His laugh rumbles through him, low and gritty. I can feel it buzzing against my cheek. “Of course. I’ll be done cooking in a minute, if you want to pour yourself some coffee.” He tips his head toward the coffeepot, where there are already two mugs waiting for us on the counter.
My heart squeezes again, but this time, it’s from pure bliss.
Homemade breakfast, a fresh pot of coffee, and I get to put my feet up? I could definitely get used to this.
I pull my favorite French vanilla creamer from the refrigerator door, then settle in at the table to enjoy the view of this gorgeous man cooking for me.
“Is this all part of your grand plan to get me to move in with you?” I tease.
He glances over his shoulder, one thick brown brow arching in playful curiosity. “Why, is it working?”
I nod, holding up one finger for him to wait as I take my first sip of coffee. “But I meant what I said about finishing up my lease first.”
“And I meant what I said about giving you whatever you need.”
A coy smile pulls at my lips as I eye the crispy strips of bacon sizzling in the pan. “I think what I need right now is some of that bacon. Like, as soon as possible.”
Wolfie laughs, a deep throaty sound that makes me smile. Then he grabs the tongs and piles a hefty stack of bacon onto each plate, along with eggs for each of us.
“A girl who knows what she wants,” he says, setting a full plate in front of me. “That’s exactly what is going to get you that promotion at work.”
With that, my smile disappears, and my appetite goes with it. I guess we’re having this conversation now. “Um, actually, I have to tell you something.”
He sets down his plate and leans against the counter, giving me his full attention. “Yes?”
“I, uh . . . I got fired, actually,” I mutter, my cheeks flushing hot with embarrassment. “Spencer got the promotion—surprise, surprise—and I ended up on the chopping block.”
It takes a good long moment and a few cleansing breaths before I have the guts to look up from my plate and gauge Wolfie’s reaction. His frown is dark, both sympathy and frustration etched on his handsome face.
With a grunt, he folds his arms over his bare chest and shakes his head. “What a load of bullshit. That dude is a lazy prick.”
“Tell me about it.” I sigh, reaching for the creamer and adding another generous splash to my coffee. Anything to sweeten the bitterness of the situation.
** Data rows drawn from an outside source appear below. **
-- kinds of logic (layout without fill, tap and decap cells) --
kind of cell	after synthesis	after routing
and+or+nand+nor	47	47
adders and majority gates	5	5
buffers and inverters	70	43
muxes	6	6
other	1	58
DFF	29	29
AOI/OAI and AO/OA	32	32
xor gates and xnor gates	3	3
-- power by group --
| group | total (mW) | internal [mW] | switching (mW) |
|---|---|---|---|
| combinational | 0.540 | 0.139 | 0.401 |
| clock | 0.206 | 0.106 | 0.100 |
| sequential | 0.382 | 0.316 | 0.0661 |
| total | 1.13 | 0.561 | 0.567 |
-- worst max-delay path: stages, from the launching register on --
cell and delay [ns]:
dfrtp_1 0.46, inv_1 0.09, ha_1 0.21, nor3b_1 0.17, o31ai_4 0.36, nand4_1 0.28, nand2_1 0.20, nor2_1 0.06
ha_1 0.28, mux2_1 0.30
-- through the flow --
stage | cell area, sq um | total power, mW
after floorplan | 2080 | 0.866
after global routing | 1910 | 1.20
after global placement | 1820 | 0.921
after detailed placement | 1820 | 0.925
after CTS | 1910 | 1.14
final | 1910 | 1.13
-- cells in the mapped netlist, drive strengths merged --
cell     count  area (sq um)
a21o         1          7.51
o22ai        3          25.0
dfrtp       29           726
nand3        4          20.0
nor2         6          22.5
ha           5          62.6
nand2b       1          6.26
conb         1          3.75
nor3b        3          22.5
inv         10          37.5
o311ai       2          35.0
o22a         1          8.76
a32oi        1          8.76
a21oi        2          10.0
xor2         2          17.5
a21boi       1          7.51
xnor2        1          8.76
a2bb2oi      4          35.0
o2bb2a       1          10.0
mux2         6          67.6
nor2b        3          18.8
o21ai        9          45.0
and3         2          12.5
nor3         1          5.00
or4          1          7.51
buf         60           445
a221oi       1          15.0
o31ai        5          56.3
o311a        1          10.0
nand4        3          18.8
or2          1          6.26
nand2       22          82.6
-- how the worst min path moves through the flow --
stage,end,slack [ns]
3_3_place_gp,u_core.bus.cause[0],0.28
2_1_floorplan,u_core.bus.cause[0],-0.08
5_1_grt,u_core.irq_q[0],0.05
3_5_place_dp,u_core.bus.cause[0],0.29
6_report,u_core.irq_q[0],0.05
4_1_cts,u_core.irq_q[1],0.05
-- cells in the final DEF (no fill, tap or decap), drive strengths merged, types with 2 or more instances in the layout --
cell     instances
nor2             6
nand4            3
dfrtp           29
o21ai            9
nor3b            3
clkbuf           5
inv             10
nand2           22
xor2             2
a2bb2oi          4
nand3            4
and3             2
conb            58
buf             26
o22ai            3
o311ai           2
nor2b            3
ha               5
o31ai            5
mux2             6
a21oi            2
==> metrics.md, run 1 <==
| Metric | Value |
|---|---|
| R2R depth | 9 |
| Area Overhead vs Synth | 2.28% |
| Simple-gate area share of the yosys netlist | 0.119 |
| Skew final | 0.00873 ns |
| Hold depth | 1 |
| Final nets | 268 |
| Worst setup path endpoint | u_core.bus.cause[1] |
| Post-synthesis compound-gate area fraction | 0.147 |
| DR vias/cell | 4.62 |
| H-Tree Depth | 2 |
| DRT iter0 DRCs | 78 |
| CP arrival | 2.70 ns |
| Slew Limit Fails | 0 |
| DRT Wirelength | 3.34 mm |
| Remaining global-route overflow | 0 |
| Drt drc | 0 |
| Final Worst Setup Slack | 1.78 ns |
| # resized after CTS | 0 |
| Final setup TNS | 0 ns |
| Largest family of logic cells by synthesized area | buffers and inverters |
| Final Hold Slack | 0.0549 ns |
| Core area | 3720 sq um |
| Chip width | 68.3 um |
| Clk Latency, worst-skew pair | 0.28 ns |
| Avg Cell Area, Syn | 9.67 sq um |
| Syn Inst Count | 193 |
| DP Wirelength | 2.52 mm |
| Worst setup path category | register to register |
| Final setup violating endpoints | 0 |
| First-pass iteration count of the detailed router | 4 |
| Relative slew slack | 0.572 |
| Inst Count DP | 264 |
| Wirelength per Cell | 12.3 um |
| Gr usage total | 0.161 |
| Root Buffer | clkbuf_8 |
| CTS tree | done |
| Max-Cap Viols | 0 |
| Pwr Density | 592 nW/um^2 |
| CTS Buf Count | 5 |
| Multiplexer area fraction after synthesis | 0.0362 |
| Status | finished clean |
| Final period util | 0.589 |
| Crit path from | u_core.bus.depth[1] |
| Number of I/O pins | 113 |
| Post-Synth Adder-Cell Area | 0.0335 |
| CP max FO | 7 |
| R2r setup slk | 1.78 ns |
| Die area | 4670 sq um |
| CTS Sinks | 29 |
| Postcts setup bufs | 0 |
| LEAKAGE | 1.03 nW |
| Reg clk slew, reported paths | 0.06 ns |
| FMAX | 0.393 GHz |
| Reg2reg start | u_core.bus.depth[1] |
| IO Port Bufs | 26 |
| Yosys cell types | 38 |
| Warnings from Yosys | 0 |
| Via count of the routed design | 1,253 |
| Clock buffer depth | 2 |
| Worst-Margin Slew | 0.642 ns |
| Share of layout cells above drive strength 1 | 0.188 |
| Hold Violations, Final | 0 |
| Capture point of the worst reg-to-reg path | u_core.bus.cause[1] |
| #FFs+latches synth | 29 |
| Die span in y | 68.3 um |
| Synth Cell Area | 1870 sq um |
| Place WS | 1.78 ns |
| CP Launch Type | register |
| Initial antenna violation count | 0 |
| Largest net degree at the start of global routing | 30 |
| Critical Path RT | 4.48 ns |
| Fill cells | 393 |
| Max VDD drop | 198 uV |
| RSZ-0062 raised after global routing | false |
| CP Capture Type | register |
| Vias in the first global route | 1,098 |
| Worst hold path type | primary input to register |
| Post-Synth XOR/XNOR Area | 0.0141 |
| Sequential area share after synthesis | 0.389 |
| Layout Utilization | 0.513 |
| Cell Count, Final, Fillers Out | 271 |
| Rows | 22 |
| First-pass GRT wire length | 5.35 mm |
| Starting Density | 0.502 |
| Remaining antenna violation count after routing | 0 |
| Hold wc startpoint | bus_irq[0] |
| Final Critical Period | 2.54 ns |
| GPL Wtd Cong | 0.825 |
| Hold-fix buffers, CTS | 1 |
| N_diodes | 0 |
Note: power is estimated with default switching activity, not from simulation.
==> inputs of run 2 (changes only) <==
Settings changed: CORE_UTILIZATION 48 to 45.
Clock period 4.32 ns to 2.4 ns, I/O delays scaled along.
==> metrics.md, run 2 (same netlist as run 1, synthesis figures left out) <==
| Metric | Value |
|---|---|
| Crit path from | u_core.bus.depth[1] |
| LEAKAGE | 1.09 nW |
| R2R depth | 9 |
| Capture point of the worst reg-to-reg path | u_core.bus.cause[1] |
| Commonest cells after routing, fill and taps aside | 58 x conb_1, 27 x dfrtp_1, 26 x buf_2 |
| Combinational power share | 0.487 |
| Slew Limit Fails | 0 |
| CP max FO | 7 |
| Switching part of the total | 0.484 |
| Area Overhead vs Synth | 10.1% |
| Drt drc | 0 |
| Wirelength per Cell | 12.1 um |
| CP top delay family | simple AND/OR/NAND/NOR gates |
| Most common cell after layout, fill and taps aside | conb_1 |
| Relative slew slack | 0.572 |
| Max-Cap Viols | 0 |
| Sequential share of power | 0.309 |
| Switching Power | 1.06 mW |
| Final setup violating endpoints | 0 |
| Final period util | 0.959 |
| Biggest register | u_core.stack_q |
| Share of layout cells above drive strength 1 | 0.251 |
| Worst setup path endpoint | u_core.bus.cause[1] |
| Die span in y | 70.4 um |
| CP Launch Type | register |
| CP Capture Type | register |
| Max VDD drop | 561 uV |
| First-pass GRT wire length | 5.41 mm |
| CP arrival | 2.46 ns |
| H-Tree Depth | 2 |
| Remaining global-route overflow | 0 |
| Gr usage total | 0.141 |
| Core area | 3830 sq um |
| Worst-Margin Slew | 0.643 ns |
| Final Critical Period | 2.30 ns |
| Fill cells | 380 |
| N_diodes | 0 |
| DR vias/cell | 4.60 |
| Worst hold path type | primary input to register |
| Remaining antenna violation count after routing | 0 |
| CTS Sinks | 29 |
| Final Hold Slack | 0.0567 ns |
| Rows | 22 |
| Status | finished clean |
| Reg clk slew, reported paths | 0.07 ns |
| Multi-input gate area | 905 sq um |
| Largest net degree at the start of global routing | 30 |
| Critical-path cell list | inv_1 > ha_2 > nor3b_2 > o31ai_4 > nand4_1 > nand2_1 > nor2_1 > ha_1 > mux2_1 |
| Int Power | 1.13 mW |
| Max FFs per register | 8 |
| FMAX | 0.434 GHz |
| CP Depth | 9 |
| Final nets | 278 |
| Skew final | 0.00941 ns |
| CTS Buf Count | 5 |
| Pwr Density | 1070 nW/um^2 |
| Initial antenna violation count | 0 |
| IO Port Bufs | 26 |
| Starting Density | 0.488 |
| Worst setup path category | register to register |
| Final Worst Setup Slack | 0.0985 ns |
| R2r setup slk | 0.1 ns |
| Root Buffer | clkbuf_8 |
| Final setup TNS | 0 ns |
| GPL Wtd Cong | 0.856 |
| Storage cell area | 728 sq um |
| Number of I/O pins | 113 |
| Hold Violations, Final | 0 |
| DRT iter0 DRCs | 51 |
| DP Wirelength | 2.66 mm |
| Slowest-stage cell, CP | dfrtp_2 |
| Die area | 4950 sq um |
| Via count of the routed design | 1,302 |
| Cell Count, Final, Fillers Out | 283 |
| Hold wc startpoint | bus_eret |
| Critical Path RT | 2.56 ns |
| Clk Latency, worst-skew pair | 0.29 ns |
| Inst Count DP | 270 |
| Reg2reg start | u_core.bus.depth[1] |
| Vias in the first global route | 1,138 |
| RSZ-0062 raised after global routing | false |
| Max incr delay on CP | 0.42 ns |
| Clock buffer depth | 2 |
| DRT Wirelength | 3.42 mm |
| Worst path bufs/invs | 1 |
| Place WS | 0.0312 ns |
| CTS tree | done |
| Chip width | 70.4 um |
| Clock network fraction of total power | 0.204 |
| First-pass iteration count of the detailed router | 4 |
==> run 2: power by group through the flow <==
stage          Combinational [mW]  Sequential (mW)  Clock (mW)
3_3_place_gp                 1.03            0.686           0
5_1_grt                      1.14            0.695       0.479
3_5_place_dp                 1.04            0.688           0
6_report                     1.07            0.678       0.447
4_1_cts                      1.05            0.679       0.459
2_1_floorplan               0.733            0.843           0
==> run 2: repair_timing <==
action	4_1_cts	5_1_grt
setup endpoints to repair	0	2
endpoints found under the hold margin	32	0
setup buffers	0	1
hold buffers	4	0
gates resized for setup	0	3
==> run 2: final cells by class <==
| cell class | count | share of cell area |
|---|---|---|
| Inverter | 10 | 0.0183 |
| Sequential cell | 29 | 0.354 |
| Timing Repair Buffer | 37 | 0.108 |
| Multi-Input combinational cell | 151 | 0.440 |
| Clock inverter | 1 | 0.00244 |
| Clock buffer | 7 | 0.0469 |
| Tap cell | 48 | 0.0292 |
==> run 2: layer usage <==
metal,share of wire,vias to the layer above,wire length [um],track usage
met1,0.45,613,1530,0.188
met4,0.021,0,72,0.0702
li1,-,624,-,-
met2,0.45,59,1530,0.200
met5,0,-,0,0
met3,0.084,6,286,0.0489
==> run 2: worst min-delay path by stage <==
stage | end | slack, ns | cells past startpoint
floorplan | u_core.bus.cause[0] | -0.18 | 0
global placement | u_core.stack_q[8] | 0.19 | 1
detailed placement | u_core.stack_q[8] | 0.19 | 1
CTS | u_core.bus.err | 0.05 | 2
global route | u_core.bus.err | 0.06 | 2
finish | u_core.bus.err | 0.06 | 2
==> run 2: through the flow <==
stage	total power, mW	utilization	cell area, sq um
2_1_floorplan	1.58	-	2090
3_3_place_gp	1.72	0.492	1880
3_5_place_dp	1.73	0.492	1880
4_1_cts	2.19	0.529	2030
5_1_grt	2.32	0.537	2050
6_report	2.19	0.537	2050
File: src/rtl/count_cmd_seq.sv
// Command sequencer: queues (select, length) commands in a small FIFO and
// replays each one as a run of enable cycles to a downstream counter.
module count_cmd_seq #(
  parameter int DEPTH = 4
) (
  input  logic                     Clk,
  input  logic                     Reset,
  input  logic                     In_Valid,
  output logic                     In_Ready,
  input  logic                     In_Slt,
  input  logic [7:0]               In_Len,
  input  logic                     Hold,
  output logic                     Out_En,
  output logic                     Out_Slt,
  output logic                     Done,
  output logic [$clog2(DEPTH):0]   Fifo_Cnt,
  output logic [15:0]              Issued_Cnt
);

  localparam int AW = $clog2(DEPTH);
  localparam logic [AW:0]   CNT_FULL = DEPTH[AW:0];
  localparam logic [AW:0]   CNT_ONE  = 1;
  localparam logic [AW-1:0] PTR_ONE  = 1;

  typedef enum logic {IDLE, RUN} state_t;

  // Queue entries are {select, length}.
  logic [8:0]    mem [DEPTH];
  logic [AW-1:0] wr_ptr_reg = '0;
  logic [AW-1:0] rd_ptr_reg = '0;
  logic [AW:0]   count_reg  = '0;

  state_t        state_reg   = IDLE;
  logic [8:0]    rem_reg     = '0;
  logic          cur_slt_reg = 1'b0;
  logic          done_reg    = 1'b0;
  logic [15:0]   issued_reg  = '0;

  logic       push;
  logic       pop;
  logic       finishing;
  logic [8:0] head;
  logic [8:0] head_len;

  assign In_Ready   = (count_reg < CNT_FULL);
  assign push       = In_Valid && In_Ready;
  assign head       = mem[rd_ptr_reg];
  assign head_len   = (head[7:0] == 8'd0) ? 9'd256 : {1'b0, head[7:0]};
  assign finishing  = (state_reg == RUN) && !Hold && (rem_reg == 9'd1);
  // The next command is taken either from idle or back-to-back on the last
  // enable cycle of the current one, so Out_En has no gap between commands.
  assign pop        = (count_reg != '0) && ((state_reg == IDLE) || finishing);

  assign Out_En     = (state_reg == RUN) && !Hold;
  assign Out_Slt    = (state_reg == RUN) && cur_slt_reg;
  assign Done       = done_reg;
  assign Fifo_Cnt   = count_reg;
  assign Issued_Cnt = issued_reg;

  always_ff @(posedge Clk) begin
    if (push) begin
      mem[wr_ptr_reg] <= {In_Slt, In_Len};
    end
  end

  always_ff @(posedge Clk) begin
    if (Reset) begin
      wr_ptr_reg  <= '0;
      rd_ptr_reg  <= '0;
      count_reg   <= '0;
      state_reg   <= IDLE;
      rem_reg     <= '0;
      cur_slt_reg <= 1'b0;
      done_reg    <= 1'b0;
      issued_reg  <= '0;
    end else begin
      if (push) begin
        wr_ptr_reg <= wr_ptr_reg + PTR_ONE;
      end
      if (pop) begin
        rd_ptr_reg <= rd_ptr_reg + PTR_ONE;
      end
      case ({push, pop})
        2'b10:   count_reg <= count_reg + CNT_ONE;
        2'b01:   count_reg <= count_reg - CNT_ONE;
        default: count_reg <= count_reg;
      endcase

      if (Out_En) begin
        issued_reg <= issued_reg + 16'd1;
      end
      done_reg <= finishing;

      case (state_reg)
        IDLE: begin
          if (pop) begin
            state_reg   <= RUN;
            rem_reg     <= head_len;
            cur_slt_reg <= head[8];
          end
        end
        RUN: begin
          if (!Hold) begin
            if (rem_reg == 9'd1) begin
              if (pop) begin
                rem_reg     <= head_len;
                cur_slt_reg <= head[8];
              end else begin
                state_reg   <= IDLE;
                rem_reg     <= '0;
                cur_slt_reg <= 1'b0;
              end
            end else begin
              rem_reg <= rem_reg - 9'd1;
            end
          end
        end
        default: state_reg <= IDLE;
      endcase
    end
  end

endmodule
“Well, you’ll find something better,” he says, his voice level and certain. “There’s got to be a thousand jobs in this city for someone as smart as you.”
Wolfie sounds so sure, so convinced about this, for a second I actually believe him. But then I remember the fruitless hours I spent scrolling through job search sites last night before he arrived, and my confidence drains again.
I lift a shoulder, drawing lazy circles in my coffee with my spoon and watching as it turns from light brown to a creamy tan. “I know I’ll find something eventually, but right now, I just feel so disposable.”
“You’re not disposable,” he growls. “Not even close. You deserve a job where your talent is recognized. I can take a look at your résumé, if it would help.”
“Or you could just find a job for me?” I offer him a weak smile. “Can that be part of the whole winning me back thing too?”
Wolfie shakes his head. “No way, babe. You don’t need me for that. This is your career. You can do this on your own. And I know you will.”
His confidence in me is inspiring.
I sigh, then bite into an extra-crispy piece of bacon to keep myself from arguing about this. I know he’s right, even if I don’t want him to be.
Just like I can’t solve all his problems, he can’t solve all of mine. But we can be there for each other. I guess that’s the silver lining in all of this. I won’t have to go through it alone.